【前日の為替概況】ドル円140.73円まで上昇、FRB金融引き締め長期化観測
26日のニューヨーク外国為替市場でドル円は3日続伸。終値は140.60円と前営業日NY終値(140.06円)と比べて54銭程度のドル高水準だった。4月米個人消費支出(PCE)やPCEデフレーター、4月米耐久財受注額、5月米消費者態度指数(ミシガン大調べ)確報値など、この日発表の米経済指標が軒並み予想より強い内容だったことが分かると、米金融引き締め長期化観測が高まり円売り・ドル買いが先行した。米国株相場や日経平均先物の上昇を背景にリスク・オンの円売りも出て、3時前に一時140.73円と昨年11月23日以来約半年ぶりの高値を付けた。

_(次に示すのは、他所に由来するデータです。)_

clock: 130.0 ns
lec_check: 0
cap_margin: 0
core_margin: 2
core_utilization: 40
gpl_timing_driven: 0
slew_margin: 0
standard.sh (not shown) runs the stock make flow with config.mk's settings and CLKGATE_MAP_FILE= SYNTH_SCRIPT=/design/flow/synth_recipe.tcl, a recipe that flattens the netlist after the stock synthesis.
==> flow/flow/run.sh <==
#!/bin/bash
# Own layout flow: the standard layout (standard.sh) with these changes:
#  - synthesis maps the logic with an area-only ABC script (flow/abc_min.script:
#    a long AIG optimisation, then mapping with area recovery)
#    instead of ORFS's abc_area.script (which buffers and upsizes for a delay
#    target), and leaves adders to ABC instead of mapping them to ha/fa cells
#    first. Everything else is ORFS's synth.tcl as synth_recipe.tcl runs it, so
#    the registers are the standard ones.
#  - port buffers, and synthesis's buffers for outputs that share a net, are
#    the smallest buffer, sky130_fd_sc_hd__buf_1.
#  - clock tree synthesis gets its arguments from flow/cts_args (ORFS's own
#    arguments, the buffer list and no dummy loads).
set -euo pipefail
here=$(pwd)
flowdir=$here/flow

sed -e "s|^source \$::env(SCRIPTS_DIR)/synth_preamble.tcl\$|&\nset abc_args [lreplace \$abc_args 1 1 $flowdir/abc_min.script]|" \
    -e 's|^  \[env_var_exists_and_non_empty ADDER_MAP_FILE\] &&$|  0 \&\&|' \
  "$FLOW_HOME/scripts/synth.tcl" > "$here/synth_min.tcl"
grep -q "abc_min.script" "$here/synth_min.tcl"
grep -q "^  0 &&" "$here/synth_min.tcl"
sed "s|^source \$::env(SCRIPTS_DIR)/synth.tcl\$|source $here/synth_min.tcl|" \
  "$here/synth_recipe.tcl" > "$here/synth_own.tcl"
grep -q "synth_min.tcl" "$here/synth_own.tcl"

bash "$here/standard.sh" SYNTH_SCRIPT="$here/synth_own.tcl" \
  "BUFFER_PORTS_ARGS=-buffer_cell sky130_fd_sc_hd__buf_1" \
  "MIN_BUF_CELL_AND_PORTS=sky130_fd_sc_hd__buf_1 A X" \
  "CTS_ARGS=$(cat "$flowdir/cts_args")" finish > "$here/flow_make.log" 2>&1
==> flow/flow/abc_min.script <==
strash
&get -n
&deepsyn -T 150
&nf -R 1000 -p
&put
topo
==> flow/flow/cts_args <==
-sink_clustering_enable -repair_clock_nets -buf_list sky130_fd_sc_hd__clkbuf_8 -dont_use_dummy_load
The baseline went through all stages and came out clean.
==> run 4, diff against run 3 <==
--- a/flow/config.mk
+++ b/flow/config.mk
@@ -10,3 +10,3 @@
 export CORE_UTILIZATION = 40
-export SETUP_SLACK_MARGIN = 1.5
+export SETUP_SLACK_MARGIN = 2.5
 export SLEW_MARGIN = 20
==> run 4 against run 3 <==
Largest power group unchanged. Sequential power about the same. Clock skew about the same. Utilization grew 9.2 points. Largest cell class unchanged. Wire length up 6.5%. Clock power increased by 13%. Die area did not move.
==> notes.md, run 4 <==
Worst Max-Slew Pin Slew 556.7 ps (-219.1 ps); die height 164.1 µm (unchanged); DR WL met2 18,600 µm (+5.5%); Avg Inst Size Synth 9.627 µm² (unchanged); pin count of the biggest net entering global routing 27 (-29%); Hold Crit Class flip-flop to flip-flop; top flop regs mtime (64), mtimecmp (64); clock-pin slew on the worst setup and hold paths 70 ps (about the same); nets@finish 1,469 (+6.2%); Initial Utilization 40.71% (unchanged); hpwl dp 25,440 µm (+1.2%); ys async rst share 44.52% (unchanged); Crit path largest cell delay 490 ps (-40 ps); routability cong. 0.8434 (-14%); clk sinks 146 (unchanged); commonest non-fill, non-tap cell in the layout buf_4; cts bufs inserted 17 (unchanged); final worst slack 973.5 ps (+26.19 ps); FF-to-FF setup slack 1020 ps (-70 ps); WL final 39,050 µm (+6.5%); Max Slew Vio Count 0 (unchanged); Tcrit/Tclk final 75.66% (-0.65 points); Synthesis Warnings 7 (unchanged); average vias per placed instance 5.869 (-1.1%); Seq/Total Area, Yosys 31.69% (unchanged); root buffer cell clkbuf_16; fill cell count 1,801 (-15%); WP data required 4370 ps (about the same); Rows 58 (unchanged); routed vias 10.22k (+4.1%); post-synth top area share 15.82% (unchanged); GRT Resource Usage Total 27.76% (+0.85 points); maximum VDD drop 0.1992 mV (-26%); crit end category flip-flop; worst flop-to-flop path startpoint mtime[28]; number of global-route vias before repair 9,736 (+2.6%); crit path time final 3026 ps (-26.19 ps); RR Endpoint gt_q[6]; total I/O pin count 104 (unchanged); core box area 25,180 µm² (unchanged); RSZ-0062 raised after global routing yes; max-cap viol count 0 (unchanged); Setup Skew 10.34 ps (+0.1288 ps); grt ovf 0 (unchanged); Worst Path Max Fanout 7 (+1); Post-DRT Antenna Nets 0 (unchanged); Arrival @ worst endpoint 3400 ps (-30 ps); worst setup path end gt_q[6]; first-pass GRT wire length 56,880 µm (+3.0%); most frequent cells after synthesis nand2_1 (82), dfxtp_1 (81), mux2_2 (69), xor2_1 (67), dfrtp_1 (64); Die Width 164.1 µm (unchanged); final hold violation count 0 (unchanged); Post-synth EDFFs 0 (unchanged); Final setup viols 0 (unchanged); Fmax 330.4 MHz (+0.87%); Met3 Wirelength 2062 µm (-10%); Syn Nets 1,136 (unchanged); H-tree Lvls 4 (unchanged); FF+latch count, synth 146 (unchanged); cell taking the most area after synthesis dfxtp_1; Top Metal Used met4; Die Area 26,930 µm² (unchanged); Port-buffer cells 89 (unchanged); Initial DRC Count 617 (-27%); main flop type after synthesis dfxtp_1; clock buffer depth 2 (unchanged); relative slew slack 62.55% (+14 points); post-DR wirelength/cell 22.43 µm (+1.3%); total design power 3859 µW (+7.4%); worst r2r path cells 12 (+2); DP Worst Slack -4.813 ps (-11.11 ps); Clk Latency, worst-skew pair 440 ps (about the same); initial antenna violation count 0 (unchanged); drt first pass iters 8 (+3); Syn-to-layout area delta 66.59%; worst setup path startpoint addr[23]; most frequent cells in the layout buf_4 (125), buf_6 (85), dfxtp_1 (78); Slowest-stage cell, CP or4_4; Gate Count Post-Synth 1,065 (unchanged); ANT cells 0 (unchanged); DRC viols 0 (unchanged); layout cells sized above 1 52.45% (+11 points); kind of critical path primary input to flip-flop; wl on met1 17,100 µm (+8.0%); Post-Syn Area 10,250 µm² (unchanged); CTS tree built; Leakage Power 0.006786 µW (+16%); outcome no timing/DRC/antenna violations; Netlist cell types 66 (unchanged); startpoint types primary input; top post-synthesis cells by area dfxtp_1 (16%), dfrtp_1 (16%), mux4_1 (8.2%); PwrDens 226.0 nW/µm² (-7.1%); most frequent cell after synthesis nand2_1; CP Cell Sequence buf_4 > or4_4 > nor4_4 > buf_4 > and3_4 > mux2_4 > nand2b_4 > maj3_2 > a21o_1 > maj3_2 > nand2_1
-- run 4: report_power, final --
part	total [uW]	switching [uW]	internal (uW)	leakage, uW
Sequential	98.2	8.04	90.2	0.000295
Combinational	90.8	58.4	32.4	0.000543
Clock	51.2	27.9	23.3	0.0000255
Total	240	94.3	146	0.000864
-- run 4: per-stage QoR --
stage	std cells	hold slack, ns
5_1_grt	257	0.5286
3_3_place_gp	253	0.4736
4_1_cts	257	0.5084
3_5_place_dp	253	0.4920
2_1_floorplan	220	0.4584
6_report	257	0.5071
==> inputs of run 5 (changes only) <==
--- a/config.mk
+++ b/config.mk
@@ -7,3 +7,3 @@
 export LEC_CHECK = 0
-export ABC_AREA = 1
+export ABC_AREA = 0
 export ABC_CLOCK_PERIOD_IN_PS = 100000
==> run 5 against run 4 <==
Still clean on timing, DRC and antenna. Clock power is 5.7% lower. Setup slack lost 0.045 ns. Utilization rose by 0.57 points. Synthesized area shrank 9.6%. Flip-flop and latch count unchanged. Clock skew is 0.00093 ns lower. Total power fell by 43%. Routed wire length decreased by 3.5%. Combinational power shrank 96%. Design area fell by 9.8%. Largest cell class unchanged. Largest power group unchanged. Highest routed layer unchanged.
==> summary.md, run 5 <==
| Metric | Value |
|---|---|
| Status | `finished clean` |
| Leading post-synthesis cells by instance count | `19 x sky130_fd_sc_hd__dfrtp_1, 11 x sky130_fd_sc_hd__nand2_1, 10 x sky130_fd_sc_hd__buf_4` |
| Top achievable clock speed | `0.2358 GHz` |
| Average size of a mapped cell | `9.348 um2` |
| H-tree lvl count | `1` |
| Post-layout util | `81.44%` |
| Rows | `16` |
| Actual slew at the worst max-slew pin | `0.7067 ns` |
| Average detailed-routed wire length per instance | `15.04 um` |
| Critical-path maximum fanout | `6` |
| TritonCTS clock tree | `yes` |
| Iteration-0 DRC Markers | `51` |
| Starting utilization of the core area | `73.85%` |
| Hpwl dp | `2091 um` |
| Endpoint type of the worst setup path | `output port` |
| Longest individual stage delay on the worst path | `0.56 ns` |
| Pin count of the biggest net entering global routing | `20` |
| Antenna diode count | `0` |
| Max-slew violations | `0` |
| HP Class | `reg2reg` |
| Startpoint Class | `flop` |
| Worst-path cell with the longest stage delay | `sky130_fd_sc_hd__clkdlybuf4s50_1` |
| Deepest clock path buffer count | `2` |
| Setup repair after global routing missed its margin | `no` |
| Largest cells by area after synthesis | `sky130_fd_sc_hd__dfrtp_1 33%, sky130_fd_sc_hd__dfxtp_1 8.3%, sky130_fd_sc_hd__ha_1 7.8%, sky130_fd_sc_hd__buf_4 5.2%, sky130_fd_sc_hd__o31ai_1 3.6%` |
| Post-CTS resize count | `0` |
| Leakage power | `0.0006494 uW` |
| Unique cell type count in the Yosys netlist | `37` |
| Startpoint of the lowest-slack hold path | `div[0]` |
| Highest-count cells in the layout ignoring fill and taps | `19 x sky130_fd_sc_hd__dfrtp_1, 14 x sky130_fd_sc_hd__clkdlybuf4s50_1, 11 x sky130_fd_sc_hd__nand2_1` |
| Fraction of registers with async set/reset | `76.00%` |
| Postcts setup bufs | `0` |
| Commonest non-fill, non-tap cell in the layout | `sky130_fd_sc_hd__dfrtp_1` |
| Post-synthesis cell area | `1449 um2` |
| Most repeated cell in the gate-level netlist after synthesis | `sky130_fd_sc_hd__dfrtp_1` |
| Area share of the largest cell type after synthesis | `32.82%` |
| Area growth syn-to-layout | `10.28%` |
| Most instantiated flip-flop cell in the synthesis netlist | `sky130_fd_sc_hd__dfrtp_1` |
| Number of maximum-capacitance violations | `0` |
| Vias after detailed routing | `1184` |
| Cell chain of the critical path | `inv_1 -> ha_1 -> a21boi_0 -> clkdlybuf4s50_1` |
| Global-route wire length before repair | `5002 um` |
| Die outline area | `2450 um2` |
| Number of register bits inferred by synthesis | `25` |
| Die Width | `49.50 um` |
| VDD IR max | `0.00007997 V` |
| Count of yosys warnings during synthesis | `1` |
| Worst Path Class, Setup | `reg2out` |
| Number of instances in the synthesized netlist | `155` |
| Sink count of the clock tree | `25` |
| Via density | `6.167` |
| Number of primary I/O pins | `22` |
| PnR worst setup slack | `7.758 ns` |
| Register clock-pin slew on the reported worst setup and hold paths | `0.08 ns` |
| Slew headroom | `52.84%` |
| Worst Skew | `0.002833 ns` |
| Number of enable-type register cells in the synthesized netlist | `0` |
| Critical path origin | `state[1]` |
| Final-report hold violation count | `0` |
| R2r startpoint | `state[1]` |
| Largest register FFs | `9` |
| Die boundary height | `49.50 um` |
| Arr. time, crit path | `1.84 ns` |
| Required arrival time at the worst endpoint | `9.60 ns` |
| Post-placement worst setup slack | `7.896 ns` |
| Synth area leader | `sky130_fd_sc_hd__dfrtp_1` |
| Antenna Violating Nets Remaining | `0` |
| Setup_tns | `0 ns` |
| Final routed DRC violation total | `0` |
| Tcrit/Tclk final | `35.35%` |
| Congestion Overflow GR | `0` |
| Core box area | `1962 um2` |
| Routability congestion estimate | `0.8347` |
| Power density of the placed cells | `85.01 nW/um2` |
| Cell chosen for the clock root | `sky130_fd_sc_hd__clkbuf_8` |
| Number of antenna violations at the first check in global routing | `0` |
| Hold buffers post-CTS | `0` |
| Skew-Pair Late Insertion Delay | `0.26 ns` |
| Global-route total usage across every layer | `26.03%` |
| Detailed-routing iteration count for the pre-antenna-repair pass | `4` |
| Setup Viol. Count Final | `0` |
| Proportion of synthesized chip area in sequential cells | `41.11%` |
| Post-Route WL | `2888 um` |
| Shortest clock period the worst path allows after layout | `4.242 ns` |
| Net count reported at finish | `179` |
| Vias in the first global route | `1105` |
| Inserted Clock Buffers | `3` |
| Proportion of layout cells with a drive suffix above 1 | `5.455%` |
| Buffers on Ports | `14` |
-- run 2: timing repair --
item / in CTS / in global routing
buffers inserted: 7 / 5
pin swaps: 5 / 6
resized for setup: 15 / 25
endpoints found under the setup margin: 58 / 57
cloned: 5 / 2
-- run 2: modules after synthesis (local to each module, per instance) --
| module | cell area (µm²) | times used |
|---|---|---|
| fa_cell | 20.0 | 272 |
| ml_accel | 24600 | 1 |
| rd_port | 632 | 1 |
Source: an optimization exercise on an open RTL-to-GDS flow (aim: small area, a short achievable clock period and few clock cycles per item). Production flows keep margins and buffers that such runs may drop.
At most, simulation tests tie the RTL to the original design; equivalence was not proved.
Only the layout flow was run in run 3; the RTL was not checked for function there.
Power figures rest on the tool's default switching activity, not on a simulated workload.

$ cat design/flow/flow/run.sh
#!/bin/bash
# Standard layout, except:
# - ABC maps the logic with flow/area.abc (area-oriented) instead of the speed script;
#   everything else in synthesis is the standard script (synth_recipe.tcl), so the
#   registers and their names are the standard synthesis's;
# - the smallest buffer on each input and output port;
# - timing repair aimed at a setup slack well beyond the required 0.
set -euo pipefail
W=$PWD
export BUFFER_PORTS_ARGS="-buffer_cell sky130_fd_sc_hd__buf_1"
export SETUP_SLACK_MARGIN=6.9
export CTS_ARGS="-sink_clustering_enable -repair_clock_nets -dont_use_dummy_load"
export MY_ABC_SCRIPT=$W/flow/area.abc
export FLOW_SYNTH_TCL=$W/synth_recipe.tcl
sed "s#SYNTH_SCRIPT=[^ ]*#SYNTH_SCRIPT=$W/flow/my_synth.tcl#" standard.sh > my_standard.sh
grep -q "SYNTH_SCRIPT=$W/flow/my_synth.tcl" my_standard.sh
bash my_standard.sh > standard_make.log 2>&1
$ cat design/flow/flow/area.abc
strash
&get -n
&dch -f
&nf -R 1000
&put
topo
$ cat design/flow/flow/my_synth.tcl
# The standard synthesis, with its ABC mapping script replaced by the one in MY_ABC_SCRIPT.
proc abc {args} {
  set i [lsearch -exact $args -script]
  if { $i >= 0 && [info exists ::env(MY_ABC_SCRIPT)] } {
    set args [lreplace $args [expr {$i + 1}] [expr {$i + 1}] $::env(MY_ABC_SCRIPT)]
  }
  yosys abc {*}$args
}
source $::env(FLOW_SYNTH_TCL)
$ cat design/flow/standard.sh
#!/bin/bash
# synth_recipe.tcl (not shown) runs the flow's synth.tcl, then flattens the netlist and writes it again
# the make line also repeats each setting of config.mk as NAME=value (left out here)
make -C /OpenROAD-flow-scripts/flow DESIGN_CONFIG=/design/flow/config.mk WORK_HOME=/design/flow/orfs CLKGATE_MAP_FILE= SYNTH_SCRIPT=/design/flow/synth_recipe.tcl "${@:-finish}"
$ cat design/flow/config.mk
export PLATFORM = sky130hd
export DESIGN_NAME = SQRT
export DESIGN_NICKNAME = SQRT
export VERILOG_FILES = /design/flow/design.v
export SDC_FILE = /design/flow/constraint.sdc
export NUM_CORES = 4
export LEC_CHECK = 0
export CAP_MARGIN = 20
export CORE_MARGIN = 2
export CORE_UTILIZATION = 60
export SLEW_MARGIN = 20
$ cat design/flow/constraint.sdc
create_clock -name core_clock -period 10.0 [get_ports {CLK}]
set_input_delay 2.0000 -clock core_clock [delete_from_list [all_inputs] [get_ports {CLK}]]
set_output_delay 2.0000 -clock core_clock [all_outputs]
set_load 0.01 [all_outputs]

なお、米債務上限を巡る協議が進展しているとの期待からダウ平均は一時400ドル近く上昇した。また、ナイト・セッションの日経平均先物は大証終値比600円高の3万1560円まで買われる場面があった。
ユーロドルは小幅ながら4日続落。終値は1.0723ドルと前営業日NY終値(1.0725ドル)と比べて0.0002ドル程度のユーロ安水準だった。4月米PCE物価指数が予想を上回ったことで、米連邦準備理事会(FRB)の追加利上げ観測が高まるとユーロ売り・ドル買いが先行。米10年債利回りが3.8566%前後と3月10日以来の高水準を記録したことも相場の重しとなり、一時1.0702ドルと3月20日以来の安値を更新した。
ただ、売り一巡後はじりじりと下値を切り上げた。米債券市場がメモリアルデーの前営業日で短縮取引となる中、米10年債利回りが低下に転じたことが買い戻しを誘った。
ユーロ円は3日続伸。終値は150.76円と前営業日NY終値(150.20円)と比べて56銭程度のユーロ高水準。欧米株価や日経平均先物の上昇を背景に、投資家のリスク志向が改善すると円売り・ユーロ買いが優勢になった。3時前に一時150.93円と2日以来の高値を更新した。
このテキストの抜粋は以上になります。